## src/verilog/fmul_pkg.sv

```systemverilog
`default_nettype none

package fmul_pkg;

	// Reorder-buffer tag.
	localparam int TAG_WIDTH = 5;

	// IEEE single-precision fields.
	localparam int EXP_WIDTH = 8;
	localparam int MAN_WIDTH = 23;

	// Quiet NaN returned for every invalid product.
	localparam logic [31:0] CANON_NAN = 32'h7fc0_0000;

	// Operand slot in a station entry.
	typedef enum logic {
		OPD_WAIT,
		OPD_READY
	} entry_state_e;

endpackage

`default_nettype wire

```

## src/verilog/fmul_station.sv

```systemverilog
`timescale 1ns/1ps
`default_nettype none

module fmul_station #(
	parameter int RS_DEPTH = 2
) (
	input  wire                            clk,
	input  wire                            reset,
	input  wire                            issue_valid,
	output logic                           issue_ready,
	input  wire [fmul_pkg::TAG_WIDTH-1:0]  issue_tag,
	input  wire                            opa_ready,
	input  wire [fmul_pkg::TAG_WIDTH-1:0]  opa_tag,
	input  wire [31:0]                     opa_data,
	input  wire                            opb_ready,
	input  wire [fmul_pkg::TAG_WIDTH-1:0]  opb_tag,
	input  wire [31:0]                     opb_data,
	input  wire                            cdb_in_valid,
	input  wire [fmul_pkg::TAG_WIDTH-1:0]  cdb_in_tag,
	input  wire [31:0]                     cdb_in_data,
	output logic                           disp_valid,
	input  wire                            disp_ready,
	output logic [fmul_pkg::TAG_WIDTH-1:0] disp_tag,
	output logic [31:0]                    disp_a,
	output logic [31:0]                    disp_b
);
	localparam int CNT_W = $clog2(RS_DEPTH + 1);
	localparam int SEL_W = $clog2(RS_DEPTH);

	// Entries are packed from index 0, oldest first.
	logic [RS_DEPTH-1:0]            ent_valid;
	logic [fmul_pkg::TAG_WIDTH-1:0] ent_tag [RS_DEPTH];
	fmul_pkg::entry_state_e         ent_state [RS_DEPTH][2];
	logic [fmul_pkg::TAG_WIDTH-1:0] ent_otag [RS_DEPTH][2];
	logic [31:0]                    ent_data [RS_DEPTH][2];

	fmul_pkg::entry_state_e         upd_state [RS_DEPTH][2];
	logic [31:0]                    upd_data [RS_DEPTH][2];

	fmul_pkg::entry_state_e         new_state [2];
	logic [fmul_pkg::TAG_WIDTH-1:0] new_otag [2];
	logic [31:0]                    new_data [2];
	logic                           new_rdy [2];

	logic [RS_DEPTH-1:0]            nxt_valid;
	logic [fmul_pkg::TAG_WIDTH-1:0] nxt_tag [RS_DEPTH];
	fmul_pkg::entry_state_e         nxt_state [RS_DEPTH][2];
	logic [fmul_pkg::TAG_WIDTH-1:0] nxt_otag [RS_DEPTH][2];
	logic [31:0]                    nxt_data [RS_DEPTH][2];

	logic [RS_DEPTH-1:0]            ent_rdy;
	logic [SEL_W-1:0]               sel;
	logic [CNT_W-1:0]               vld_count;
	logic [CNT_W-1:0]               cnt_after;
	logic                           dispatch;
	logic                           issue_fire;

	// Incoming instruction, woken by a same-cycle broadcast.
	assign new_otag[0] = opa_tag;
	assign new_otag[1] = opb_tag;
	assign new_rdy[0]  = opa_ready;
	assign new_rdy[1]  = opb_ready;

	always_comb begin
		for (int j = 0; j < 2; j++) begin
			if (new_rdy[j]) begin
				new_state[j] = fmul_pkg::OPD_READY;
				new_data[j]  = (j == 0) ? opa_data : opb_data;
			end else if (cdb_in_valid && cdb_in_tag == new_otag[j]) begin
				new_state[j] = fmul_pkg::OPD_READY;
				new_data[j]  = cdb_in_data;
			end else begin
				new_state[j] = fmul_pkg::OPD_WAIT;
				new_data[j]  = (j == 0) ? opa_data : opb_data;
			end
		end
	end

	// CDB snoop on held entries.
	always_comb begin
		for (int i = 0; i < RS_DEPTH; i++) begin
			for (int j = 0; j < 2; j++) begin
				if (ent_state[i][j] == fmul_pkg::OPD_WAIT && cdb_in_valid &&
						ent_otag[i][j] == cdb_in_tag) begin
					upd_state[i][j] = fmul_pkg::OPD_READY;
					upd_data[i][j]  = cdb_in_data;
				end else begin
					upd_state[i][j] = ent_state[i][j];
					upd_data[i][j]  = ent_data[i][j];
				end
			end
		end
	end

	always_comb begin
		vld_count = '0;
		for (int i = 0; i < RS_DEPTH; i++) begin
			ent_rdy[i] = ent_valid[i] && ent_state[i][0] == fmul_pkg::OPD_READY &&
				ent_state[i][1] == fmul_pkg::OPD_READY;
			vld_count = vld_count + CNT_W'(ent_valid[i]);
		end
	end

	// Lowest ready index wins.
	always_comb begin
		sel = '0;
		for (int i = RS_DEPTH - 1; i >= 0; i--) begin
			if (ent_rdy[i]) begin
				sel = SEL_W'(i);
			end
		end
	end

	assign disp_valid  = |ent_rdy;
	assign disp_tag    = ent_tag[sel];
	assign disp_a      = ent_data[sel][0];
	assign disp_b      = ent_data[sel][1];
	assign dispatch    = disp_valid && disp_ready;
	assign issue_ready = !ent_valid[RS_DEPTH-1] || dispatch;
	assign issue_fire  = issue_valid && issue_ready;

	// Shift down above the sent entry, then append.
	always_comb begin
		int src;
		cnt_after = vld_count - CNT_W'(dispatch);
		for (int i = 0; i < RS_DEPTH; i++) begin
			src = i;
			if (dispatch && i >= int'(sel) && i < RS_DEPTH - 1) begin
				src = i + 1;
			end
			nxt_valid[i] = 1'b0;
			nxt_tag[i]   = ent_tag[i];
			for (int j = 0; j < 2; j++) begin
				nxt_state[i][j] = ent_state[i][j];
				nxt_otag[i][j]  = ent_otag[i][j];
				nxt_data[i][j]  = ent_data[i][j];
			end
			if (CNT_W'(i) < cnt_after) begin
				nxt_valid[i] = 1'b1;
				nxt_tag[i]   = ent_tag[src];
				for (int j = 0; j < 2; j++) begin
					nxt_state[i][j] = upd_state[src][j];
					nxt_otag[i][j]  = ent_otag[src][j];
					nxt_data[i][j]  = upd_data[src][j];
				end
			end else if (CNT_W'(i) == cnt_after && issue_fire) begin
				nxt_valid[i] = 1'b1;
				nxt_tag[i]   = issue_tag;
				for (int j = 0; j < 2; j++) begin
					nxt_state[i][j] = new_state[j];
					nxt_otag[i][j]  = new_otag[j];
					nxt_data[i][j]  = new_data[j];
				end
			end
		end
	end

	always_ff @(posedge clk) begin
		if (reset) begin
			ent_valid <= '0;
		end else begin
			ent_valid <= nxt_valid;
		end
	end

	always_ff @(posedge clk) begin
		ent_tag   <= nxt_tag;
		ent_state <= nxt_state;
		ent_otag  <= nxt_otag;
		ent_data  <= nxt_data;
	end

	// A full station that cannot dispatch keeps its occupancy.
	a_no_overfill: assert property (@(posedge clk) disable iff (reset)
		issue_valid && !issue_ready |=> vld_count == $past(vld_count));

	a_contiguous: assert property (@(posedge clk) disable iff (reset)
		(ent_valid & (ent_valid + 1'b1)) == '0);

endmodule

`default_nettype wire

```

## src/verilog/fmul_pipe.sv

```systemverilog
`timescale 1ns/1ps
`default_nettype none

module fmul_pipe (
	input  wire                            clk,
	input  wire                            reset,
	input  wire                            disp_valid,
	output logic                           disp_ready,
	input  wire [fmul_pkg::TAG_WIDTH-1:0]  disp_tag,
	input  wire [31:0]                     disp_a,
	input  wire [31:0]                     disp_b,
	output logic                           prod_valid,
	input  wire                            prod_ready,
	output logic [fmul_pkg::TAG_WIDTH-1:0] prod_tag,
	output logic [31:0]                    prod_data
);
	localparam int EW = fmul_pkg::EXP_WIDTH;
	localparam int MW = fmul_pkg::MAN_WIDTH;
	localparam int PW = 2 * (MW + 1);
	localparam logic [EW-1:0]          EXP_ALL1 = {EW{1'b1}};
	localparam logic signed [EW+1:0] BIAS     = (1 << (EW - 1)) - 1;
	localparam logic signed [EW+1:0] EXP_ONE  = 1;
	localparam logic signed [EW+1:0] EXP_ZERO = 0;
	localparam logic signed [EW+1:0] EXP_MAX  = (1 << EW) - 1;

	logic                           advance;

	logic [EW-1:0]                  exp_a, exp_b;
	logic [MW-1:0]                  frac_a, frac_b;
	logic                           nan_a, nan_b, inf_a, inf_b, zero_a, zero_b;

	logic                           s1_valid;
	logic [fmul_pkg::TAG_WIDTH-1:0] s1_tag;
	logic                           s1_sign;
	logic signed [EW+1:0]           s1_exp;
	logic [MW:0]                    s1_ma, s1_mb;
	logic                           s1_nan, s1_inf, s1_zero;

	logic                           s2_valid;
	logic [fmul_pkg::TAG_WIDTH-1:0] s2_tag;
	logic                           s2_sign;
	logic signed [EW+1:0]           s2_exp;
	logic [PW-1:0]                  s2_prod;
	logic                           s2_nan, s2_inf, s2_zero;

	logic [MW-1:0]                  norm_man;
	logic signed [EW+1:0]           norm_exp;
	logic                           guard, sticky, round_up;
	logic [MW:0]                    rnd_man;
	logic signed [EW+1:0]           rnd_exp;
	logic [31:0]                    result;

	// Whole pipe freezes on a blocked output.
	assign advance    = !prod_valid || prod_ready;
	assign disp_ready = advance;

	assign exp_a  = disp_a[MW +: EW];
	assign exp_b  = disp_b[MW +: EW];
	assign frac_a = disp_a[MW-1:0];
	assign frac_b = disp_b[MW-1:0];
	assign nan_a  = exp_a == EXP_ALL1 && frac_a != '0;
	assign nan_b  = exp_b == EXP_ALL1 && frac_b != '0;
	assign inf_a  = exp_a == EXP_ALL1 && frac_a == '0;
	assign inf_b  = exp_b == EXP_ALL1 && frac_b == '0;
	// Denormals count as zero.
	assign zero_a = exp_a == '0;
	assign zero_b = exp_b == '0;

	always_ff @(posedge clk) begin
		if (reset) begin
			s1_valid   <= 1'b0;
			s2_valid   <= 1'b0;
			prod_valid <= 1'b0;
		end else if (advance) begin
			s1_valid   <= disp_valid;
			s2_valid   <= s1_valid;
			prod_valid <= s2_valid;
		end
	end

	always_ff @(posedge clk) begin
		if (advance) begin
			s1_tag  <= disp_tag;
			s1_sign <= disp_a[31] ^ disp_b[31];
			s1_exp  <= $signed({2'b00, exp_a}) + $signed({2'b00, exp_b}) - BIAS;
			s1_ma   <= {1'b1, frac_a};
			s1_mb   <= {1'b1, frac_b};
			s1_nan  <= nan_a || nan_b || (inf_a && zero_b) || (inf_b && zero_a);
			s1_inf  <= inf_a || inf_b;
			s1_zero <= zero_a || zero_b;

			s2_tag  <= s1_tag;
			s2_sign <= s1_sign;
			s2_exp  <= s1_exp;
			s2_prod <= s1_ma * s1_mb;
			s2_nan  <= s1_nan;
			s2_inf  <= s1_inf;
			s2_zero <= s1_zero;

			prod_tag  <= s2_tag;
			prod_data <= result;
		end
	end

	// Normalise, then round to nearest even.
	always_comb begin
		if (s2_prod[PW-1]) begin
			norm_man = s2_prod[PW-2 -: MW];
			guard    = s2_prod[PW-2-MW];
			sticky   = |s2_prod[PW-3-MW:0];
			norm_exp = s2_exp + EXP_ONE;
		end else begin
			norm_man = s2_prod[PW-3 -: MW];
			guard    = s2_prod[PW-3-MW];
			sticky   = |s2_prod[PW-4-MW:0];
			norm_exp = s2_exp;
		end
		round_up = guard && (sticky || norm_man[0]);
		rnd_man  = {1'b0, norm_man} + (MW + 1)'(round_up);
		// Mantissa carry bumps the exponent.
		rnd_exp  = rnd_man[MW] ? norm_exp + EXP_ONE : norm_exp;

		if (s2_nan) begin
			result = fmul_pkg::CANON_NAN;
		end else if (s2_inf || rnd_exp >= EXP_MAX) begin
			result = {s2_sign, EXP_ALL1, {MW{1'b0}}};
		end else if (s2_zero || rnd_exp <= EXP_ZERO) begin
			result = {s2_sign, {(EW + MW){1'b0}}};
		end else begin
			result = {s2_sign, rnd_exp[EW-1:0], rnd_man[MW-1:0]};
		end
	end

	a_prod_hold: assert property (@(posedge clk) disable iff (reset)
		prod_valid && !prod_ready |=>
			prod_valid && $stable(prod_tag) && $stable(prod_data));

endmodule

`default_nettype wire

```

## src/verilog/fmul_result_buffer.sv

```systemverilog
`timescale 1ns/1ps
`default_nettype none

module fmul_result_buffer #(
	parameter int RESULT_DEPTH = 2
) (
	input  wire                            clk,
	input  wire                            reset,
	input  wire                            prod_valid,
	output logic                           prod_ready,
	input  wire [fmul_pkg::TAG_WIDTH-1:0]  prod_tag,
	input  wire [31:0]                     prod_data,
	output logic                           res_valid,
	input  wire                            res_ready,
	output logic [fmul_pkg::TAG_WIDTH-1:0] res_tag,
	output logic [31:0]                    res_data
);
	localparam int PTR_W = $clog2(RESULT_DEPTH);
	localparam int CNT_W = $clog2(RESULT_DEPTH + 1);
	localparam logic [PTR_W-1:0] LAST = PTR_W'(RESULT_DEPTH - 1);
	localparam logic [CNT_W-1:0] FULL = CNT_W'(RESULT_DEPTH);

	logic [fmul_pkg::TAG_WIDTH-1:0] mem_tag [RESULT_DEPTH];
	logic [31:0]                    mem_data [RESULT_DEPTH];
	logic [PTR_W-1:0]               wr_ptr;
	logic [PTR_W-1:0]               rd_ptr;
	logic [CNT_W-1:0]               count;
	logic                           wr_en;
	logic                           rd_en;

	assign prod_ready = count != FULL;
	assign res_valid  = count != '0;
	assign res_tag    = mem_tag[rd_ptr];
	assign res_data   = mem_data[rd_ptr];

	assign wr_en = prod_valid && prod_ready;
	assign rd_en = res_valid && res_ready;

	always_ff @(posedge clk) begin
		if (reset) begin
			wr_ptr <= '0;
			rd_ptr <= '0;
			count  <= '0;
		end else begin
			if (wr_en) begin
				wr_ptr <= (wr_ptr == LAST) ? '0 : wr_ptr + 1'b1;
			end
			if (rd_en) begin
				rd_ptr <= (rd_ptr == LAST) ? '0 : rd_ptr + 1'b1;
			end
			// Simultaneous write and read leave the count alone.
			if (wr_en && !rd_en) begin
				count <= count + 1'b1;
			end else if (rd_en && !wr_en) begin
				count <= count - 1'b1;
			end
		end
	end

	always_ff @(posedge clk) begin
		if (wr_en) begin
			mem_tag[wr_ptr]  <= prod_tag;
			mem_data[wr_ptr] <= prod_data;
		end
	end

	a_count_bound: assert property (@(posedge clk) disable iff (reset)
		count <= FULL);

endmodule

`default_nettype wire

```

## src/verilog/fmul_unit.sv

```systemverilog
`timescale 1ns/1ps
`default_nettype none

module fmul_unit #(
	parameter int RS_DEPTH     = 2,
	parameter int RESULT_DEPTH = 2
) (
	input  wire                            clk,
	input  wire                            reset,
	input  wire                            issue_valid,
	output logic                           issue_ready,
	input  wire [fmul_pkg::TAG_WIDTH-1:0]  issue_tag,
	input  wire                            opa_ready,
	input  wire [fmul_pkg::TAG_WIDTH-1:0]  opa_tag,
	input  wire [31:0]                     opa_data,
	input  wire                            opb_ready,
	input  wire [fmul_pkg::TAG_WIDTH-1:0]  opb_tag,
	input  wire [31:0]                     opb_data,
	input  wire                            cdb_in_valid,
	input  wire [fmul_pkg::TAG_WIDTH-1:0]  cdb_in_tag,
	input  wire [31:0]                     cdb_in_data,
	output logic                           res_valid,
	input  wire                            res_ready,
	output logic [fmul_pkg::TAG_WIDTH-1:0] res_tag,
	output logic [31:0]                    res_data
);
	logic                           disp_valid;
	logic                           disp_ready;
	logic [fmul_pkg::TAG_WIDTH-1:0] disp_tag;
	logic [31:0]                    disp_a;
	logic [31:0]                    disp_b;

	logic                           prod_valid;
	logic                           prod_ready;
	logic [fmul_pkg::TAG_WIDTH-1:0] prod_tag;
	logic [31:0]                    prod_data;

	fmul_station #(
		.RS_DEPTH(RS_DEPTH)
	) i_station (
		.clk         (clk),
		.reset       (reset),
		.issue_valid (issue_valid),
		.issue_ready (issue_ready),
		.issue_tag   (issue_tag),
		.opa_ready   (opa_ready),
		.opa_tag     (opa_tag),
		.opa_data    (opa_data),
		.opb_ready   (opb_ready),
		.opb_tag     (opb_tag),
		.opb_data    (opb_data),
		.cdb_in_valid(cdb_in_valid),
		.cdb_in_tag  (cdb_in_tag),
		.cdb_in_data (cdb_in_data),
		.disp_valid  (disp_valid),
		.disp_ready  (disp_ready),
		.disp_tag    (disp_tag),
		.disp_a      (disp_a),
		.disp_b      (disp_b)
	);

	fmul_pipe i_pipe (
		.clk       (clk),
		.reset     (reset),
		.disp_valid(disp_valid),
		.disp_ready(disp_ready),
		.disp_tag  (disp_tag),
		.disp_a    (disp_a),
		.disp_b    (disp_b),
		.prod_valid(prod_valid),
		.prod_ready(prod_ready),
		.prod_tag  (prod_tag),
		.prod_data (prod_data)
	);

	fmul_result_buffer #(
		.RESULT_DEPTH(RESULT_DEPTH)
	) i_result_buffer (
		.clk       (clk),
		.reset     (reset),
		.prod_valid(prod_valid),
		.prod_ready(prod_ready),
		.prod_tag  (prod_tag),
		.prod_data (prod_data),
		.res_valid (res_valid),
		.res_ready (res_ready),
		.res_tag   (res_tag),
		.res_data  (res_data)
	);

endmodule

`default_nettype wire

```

================

In the listing, find every line with the word "disable" and state how many there are, nothing more.

4